Türkiye'nin en iyi haber sitesi
YÜKSEL AYTUĞ

Bir felaketzede nasıl davranmalı?

Bu kez kamera karşısında bir "felaketzede", bir "görgü tanığı" olarak bulunuyordum. En zoru buymuş...

ZAMAN zaman bu köşede haberci meslektaşlarımızın felaketzedelerin burnuna mikrofon uzatıp, gözlerine kamera ışığını yaslamalarını eleştiren yazılar kaleme almıştım. Tabii, muhabirin görevinin o anda "haber vermek" olduğu gerçeğini de göz ardı etmeden...

FLAŞLAR PATLARKEN
Salı gecesi G-Mall cehenneminden kurtarıldığım anda ilk gördüğüm, gözümün bebeğinde çakan flaşlar ve kamera ışıklarıydı. O anda nefes almakta zorlanıyordum. Oksijene ihtiyacım vardı. Beni itfaiye erinin elinden bir haberci teslim aldı. Ambulansa götürecek sandım, "Olayı anlatır mısınız Yüksel Bey?" dedi. İki kelime söyleyip, öksürüklere boğuldum. O anda aklımdan milyon tane şey geçiyordu. "Eğer canlı yayınsa, uzaktaki annem babam beni perişan halde görmemeli. Soğukkanlı görünmeliyim, öyle davranmalıyım" diye düşündüm önce... Sonra içeride kurtarılmayı bekleyen insanlar olduğunu hatırladım. "Arkamda yüz kişi daha vardı, onlara ulaşılması lazım" dedim.

İÇİMDEKİ HABERCİ
Ardından, haberci duygularım ağır bastı. Oksijen bekleyebilirdi.
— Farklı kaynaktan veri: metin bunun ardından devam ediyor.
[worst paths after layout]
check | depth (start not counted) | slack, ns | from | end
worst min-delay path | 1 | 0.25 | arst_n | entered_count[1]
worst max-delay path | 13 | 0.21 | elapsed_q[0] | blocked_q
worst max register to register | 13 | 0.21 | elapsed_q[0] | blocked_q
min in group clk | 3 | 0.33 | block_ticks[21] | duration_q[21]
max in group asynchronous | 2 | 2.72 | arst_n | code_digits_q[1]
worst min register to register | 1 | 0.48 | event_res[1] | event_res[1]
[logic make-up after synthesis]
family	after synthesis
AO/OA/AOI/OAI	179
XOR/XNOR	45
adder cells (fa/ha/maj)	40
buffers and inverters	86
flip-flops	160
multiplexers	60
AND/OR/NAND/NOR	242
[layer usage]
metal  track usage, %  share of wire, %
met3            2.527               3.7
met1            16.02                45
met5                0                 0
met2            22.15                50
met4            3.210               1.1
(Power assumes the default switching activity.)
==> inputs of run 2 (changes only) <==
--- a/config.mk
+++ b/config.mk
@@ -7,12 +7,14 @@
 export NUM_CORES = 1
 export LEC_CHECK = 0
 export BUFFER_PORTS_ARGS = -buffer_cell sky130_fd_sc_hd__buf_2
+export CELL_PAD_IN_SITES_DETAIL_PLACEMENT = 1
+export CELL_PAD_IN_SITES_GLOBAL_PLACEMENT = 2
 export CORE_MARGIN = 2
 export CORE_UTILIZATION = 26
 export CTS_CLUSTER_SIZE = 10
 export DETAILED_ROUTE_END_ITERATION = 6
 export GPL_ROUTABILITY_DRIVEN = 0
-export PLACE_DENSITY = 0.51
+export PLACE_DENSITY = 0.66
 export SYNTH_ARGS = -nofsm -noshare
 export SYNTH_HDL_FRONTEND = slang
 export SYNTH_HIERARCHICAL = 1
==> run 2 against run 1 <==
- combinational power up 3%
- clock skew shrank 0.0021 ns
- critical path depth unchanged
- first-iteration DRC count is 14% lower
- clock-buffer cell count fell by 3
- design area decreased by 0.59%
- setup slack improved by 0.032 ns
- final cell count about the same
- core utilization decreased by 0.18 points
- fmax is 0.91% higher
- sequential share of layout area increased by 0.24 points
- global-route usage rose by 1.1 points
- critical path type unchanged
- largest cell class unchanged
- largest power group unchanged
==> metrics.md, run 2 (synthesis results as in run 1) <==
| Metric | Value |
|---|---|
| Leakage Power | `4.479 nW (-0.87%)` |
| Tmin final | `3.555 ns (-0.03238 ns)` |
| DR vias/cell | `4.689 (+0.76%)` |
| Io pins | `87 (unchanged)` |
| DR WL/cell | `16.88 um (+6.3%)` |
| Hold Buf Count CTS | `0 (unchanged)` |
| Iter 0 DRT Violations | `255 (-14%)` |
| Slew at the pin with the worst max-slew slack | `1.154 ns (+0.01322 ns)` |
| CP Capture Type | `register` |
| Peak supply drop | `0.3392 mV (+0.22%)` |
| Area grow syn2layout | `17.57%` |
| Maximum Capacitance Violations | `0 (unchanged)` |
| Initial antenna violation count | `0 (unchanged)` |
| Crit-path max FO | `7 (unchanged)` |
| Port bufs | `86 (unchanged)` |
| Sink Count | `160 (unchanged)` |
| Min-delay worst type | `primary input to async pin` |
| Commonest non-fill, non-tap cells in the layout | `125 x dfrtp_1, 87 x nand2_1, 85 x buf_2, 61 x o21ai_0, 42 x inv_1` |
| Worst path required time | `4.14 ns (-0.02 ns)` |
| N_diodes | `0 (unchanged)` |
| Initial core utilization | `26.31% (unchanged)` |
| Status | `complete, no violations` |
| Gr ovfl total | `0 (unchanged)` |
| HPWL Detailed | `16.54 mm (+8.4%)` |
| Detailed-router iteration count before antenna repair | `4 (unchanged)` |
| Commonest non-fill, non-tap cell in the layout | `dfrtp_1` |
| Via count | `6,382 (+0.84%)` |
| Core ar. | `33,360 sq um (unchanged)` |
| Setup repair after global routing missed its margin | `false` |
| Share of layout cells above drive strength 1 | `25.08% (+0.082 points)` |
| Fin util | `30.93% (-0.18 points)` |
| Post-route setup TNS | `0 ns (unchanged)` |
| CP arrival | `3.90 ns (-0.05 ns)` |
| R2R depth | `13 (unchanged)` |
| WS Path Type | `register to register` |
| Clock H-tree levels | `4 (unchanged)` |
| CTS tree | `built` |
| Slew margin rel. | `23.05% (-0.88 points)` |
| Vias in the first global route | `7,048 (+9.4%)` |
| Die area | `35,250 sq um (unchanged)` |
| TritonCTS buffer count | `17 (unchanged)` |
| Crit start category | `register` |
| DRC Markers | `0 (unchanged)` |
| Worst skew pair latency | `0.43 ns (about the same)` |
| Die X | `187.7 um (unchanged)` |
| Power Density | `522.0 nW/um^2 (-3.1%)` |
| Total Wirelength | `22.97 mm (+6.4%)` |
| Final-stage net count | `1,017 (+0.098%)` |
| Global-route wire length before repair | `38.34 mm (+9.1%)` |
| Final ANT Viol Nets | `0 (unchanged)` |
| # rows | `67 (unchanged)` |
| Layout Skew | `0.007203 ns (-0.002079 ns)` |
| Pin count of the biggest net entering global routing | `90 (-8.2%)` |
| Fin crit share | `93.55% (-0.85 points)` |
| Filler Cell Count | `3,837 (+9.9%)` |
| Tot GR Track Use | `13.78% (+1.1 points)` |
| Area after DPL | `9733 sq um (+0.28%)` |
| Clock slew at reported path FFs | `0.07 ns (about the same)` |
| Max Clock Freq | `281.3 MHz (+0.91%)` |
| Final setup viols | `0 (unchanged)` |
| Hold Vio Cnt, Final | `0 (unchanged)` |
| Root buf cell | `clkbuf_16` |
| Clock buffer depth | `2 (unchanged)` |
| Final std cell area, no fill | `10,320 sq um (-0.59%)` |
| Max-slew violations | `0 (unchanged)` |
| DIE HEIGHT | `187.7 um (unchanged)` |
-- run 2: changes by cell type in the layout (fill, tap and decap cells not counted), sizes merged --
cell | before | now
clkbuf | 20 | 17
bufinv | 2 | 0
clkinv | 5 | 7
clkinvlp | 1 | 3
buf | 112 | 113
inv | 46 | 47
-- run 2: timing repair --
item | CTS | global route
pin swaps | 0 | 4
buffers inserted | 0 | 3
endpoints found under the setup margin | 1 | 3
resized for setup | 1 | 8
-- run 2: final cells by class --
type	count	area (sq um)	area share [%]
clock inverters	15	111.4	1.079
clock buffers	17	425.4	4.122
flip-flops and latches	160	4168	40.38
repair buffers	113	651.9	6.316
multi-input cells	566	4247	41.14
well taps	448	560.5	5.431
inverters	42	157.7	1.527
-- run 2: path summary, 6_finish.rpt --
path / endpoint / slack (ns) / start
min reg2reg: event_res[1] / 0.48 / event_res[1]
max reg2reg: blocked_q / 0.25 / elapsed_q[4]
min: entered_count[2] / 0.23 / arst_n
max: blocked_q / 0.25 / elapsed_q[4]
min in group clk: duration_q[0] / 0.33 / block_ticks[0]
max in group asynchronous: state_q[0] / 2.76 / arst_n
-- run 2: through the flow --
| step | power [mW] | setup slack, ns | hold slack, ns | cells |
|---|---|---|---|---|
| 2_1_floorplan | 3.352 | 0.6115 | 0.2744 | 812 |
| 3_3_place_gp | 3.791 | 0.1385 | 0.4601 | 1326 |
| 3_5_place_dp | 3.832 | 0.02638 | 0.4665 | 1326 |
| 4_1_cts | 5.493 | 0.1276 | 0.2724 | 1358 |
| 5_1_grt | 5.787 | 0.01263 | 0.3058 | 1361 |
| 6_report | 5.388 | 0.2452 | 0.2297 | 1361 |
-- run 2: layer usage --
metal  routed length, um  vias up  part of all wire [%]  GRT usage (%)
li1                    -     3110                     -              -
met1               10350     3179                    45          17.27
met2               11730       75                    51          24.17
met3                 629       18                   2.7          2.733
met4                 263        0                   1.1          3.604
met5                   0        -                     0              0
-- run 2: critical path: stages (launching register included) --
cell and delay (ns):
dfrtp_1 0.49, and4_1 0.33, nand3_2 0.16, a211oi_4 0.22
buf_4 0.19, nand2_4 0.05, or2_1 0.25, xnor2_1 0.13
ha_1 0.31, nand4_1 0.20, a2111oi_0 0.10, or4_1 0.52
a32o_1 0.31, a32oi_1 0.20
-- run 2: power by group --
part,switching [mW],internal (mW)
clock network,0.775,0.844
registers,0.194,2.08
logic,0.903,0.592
==> config.mk <==
export PLATFORM = sky130hd
export DESIGN_NAME = ppid_cfg_flat
export DESIGN_NICKNAME = d
export VERILOG_FILES = /design/src/design/position_pid_with_deadband_core_assert.svh /design/src/design/ppid_pkg.sv /design/src/design/ppid_cfg_if.sv /design/src/design/ppid_cfg.sv /design/src/flat_wrapper.sv
export SDC_FILE = /design/constraint.sdc
export NUM_CORES = 1
export LEC_CHECK = 0
export ABC_AREA = 1
export ABC_CLOCK_PERIOD_IN_PS = 800
export BUFFER_PORTS_ARGS = -buffer_cell sky130_fd_sc_hd__buf_2
export CAP_MARGIN = 10
export CORE_ASPECT_RATIO = 0.5
export CORE_MARGIN = 2
export CORE_UTILIZATION = 35
export DETAILED_ROUTE_END_ITERATION = 8
export GPL_TIMING_DRIVEN = 0
export RECOVER_POWER = 100
export SLEW_MARGIN = 10
export SYNTH_ARGS = -nofsm -noshare
export SYNTH_HDL_FRONTEND = slang
export SYNTH_SLANG_ARGS = --single-unit
==> constraint.sdc <==
create_clock -name clk_i -period 0.8 [get_ports clk_i]
set_input_delay 0.04 -clock clk_i [delete_from_list [all_inputs] [get_ports clk_i]]
set_output_delay 0.04 -clock clk_i [all_outputs]
set_load 0.1 [all_outputs]
## src/hdl/rpd_pkg.sv

```systemverilog
// ----------------------------------------------------------------------------
// rpd_pkg
// Shared types, constants and helpers for the remote serial packet deframer.
// ----------------------------------------------------------------------------
package rpd_pkg;

	localparam int BUFFER_BYTES = 512;
	localparam int LEN_W = 9;
	localparam logic [LEN_W-1:0] LIMIT_CAP = LEN_W'(BUFFER_BYTES - 1);
	localparam logic [LEN_W-1:0] MAX_PAYLOAD_RST = 9'd511;

	localparam logic [7:0] CH_START = 8'h24;
	localparam logic [7:0] CH_END = 8'h23;
	localparam logic [7:0] CH_ACK = 8'h2B;
	localparam logic [7:0] CH_NAK = 8'h2D;

	localparam logic [1:0] KIND_DATA = 2'd0;
	localparam logic [1:0] KIND_GOOD = 2'd1;
	localparam logic [1:0] KIND_BAD = 2'd2;

	typedef enum logic [3:0] {
		PH_HUNT = 4'b0001,
		PH_DATA = 4'b0010,
		PH_HI = 4'b0100,
		PH_LO = 4'b1000
	} rpd_phase_t;

	typedef struct packed {
		logic has;
		logic [1:0] kind;
		logic [7:0] data_byte;
		logic [LEN_W-1:0] payload_len;
		logic [7:0] reply_char;
		logic link_seen;
	} rpd_res_t;

	// Returns {invalid, value} for one hex digit of either case.
	function automatic logic [4:0] hex_decode(input logic [7:0] b);
		logic [4:0] r;
		r = 5'b10000;
		if (b >= 8'h30 && b <= 8'h39) begin
			r = {1'b0, 4'(b - 8'h30)};
		end else if (b >= 8'h61 && b <= 8'h66) begin
			r = {1'b0, 4'(b - 8'h57)};
		end else if (b >= 8'h41 && b <= 8'h46) begin
			r = {1'b0, 4'(b - 8'h37)};
		end
		return r;
	endfunction

endpackage

```

## src/hdl/rpd_engine.sv

```systemverilog
// ----------------------------------------------------------------------------
// rpd_engine
// Framing state machine: decides the result for the byte in the input stage
// and updates the packet state when that byte moves on.
// ----------------------------------------------------------------------------
module rpd_engine
	import rpd_pkg::*;
(
	input logic clk,
	input logic arst_n,
	input logic step,
	input logic [7:0] byte_in,
	input logic [LEN_W-1:0] limit,
	output rpd_res_t res
);

	rpd_phase_t phase_q, phase_d;
	logic [7:0] sum_q, sum_d;
	logic [LEN_W-1:0] count_q, count_d;
	logic [3:0] hi_q, hi_d;
	logic err_q, err_d;
	logic conn_q, conn_d;
	logic [4:0] hex;
	logic good;

	assign hex = hex_decode(byte_in);
	assign good = !err_q && !hex[4] && ({hi_q, hex[3:0]} == sum_q);

	always_comb begin
		phase_d = phase_q;
		sum_d = sum_q;
		count_d = count_q;
		hi_d = hi_q;
		err_d = err_q;
		conn_d = conn_q;
		res = '0;
		unique case (phase_q)
			PH_HUNT: begin
				if (byte_in == CH_START) begin
					phase_d = PH_DATA;
					sum_d = '0;
					count_d = '0;
					hi_d = '0;
					err_d = 1'b0;
				end
			end
			PH_DATA: begin
				if (byte_in == CH_END) begin
					phase_d = PH_HI;
				end else if (count_q < limit) begin
					count_d = count_q + 1'b1;
					sum_d = sum_q + byte_in;
					res.has = 1'b1;
					res.kind = KIND_DATA;
					res.data_byte = byte_in;
					res.link_seen = conn_q;
				end
			end
			PH_HI: begin
				err_d = hex[4];
				hi_d = hex[4] ? 4'd0 : hex[3:0];
				phase_d = PH_LO;
			end
			PH_LO: begin
				conn_d = conn_q | good;
				phase_d = PH_HUNT;
				res.has = 1'b1;
				res.kind = good ? KIND_GOOD : KIND_BAD;
				res.payload_len = count_q;
				res.reply_char = good ? CH_ACK : CH_NAK;
				res.link_seen = conn_q | good;
			end
			default: begin
				phase_d = PH_HUNT;
			end
		endcase
	end

	always_ff @(posedge clk or negedge arst_n) begin
		if (!arst_n) begin
			phase_q <= PH_HUNT;
			sum_q <= '0;
			count_q <= '0;
			hi_q <= '0;
			err_q <= 1'b0;
			conn_q <= 1'b0;
		end else if (step) begin
			phase_q <= phase_d;
			sum_q <= sum_d;
			count_q <= count_d;
			hi_q <= hi_d;
			err_q <= err_d;
			conn_q <= conn_d;
		end
	end

endmodule

```

## src/hdl/rsp_packet_deframer.sv

```systemverilog
// ----------------------------------------------------------------------------
// rsp_packet_deframer
// Receives serial bytes, strips packet framing, checks the two-digit hex
// checksum and reports payload bytes and packet end status.
// ----------------------------------------------------------------------------
// Channel   Handshake              Payload
// rx        rx_valid / rx_ready    rx_byte
// res       res_valid / res_ready  kind, data_byte, payload_len, reply_char,
//                                  link_seen
// cfg       cfg_we                 cfg_data (max_payload)
//
// One byte is accepted per cycle unless a stalled result holds the input
// register. A byte passes an input register and then a result register.
// A stalled result holds the result register while the input register can
// still take one more byte. Reset returns to hunting for a start mark and
// sets max_payload to 511.
// ----------------------------------------------------------------------------
module rsp_packet_deframer
	import rpd_pkg::*;
(
	input logic clk,
	input logic arst_n,
	input logic rx_valid,
	output logic rx_ready,
	input logic [7:0] rx_byte,
	output logic res_valid,
	input logic res_ready,
	output logic [1:0] kind,
	output logic [7:0] data_byte,
	output logic [LEN_W-1:0] payload_len,
	output logic [7:0] reply_char,
	output logic link_seen,
	input logic cfg_we,
	input logic [LEN_W-1:0] cfg_data
);

	logic [LEN_W-1:0] max_payload_q;
	logic [LEN_W-1:0] limit;
	logic valid_s1;
	logic [7:0] byte_s1;
	logic res_valid_q;
	rpd_res_t res_q;
	rpd_res_t res;
	logic out_free;
	logic move;
	logic load;

	assign limit = (max_payload_q < LIMIT_CAP) ? max_payload_q : LIMIT_CAP;
	assign out_free = !res_valid_q || res_ready;
	assign move = valid_s1 && (!res.has || out_free);
	assign load = move && res.has;
	assign rx_ready = !valid_s1 || move;

	rpd_engine u_engine (
		.clk(clk),
		.arst_n(arst_n),
		.step(move),
		.byte_in(byte_s1),
		.limit(limit),
		.res(res)
	);

	always_ff @(posedge clk or negedge arst_n) begin
		if (!arst_n) begin
			max_payload_q <= MAX_PAYLOAD_RST;
		end else if (cfg_we) begin
			max_payload_q <= cfg_data;
		end
	end

	always_ff @(posedge clk or negedge arst_n) begin
		if (!arst_n) begin
			valid_s1 <= 1'b0;
		end else if (rx_ready) begin
			valid_s1 <= rx_valid;
		end
	end

	always_ff @(posedge clk) begin
		if (rx_ready && rx_valid) begin
			byte_s1 <= rx_byte;
		end
	end

	always_ff @(posedge clk or negedge arst_n) begin
		if (!arst_n) begin
			res_valid_q <= 1'b0;
			res_q <= '0;
		end else if (load) begin
			res_valid_q <= 1'b1;
			res_q <= res;
		end else if (res_ready) begin
			res_valid_q <= 1'b0;
		end
	end

	assign res_valid = res_valid_q;
	assign kind = res_q.kind;
	assign data_byte = res_q.data_byte;
	assign payload_len = res_q.payload_len;
	assign reply_char = res_q.reply_char;
	assign link_seen = res_q.link_seen;

endmodule

```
Bütün medya mensubu arkadaşlarımın detaylı sorularını birer birer yanıtlamaya, içeride yaşananlar hakkında detaylı bilgi vermeye çalıştım. Ama soruların sonu gelmiyordu bir türlü. Bu arada beni kolumdan tutup, caddenin ortasına getirdiler. Orada soru soruyorlardı. Ben geçiş yapan itfaiye araçları ve ambulansları engellediğimizi fark ettim. "Ne olur, şöyle kenara gelelim arkadaşlar" diye meslektaşlarımı uyarmak zorunda kaldım. İçeriden cep telefonuyla irtibat kurduğum ve itfaiye görevlilerini 5. salona yönlendirerek kurtulmamızda önemli rol oynayan bir televizyoncu arkadaşım, durumumun giderek kötüleştiğini fark etmiş olacak ki, "Lütfen müsaade edin, ambulansa gitmesi lazım" dedi. Ama sağ olsunlar, haberci dostlarımızdan kimse aldırmadı. Beni yine çekiştirip, kameraların ortasına getirdiler. Anlattım, anlattım...

"NEREDESİN YAHU?"
Bu arada televizyonda beni izleyen Genel Yayın Yönetmenimiz Ergun Babahan, yazıişleri toplantı odasında küplere biniyormuş. "Söyleyin, televizyonlara konuşacağına gelip, haberi yazsın" diyormuş. Ama oradan kurtulmam mümkün değildi ki... Üstelik otomobilimi teslim ettiğim park görevlilerini de bulamıyordum. Taksi zaten hak getire... Burnuma dayanan mikrofonlar, teypler arasında kaybolmuşum. Cep telefonum bloke olduğu için o anda bana ulaşmaları da mümkün değil. Görevliler bana ambulansta iki nefes oksijen verdikten sonra, birkaç arkadaşın da yardımıyla arabamı buldum ve gazeteye gittim. "Geçmiş olsun"dan önce "Neredeydin?" soruları ve sonra elimin yüzümün isiyle, dumanıyla yazılan birinci sayfa yazısı...

ELLER YÜREKTE OLSUN
O gece ve takip eden günde meslektaşlarımın neredeyse tüm taleplerini yerine getirdim. Sabahın 07.00'sindeki telefon bağlantıları da dahil olmak üzere, yardım isteyen tüm dostlarımın gönlünü yaptım. Haberci meslektaşlarımı suçlayacak değilim. Onlar da "haber ve görev" derdindeydiler. Ben de bir haberci olarak elimden geldiğince G-Mall'ın önünde hepsine birden yardımcı olmaya çalıştım. Pek çok kameraman arkadaşımız da diğer salonlarda kamera ışıklarıyla insanların kurtulmalarına yardımcı olmuş, bunu da takdirle karşıladım. Ama meslektaşlarımın unutmamaları gereken bir şey var. Felaket anlarında can derdine düşmüşken, burnuna mikrofon dayanan herkes "haberci" olmayabilir. Bir elimizle mikrofonu tutarken, diğer elimiz hep yüreğimizin üzerinde olsun.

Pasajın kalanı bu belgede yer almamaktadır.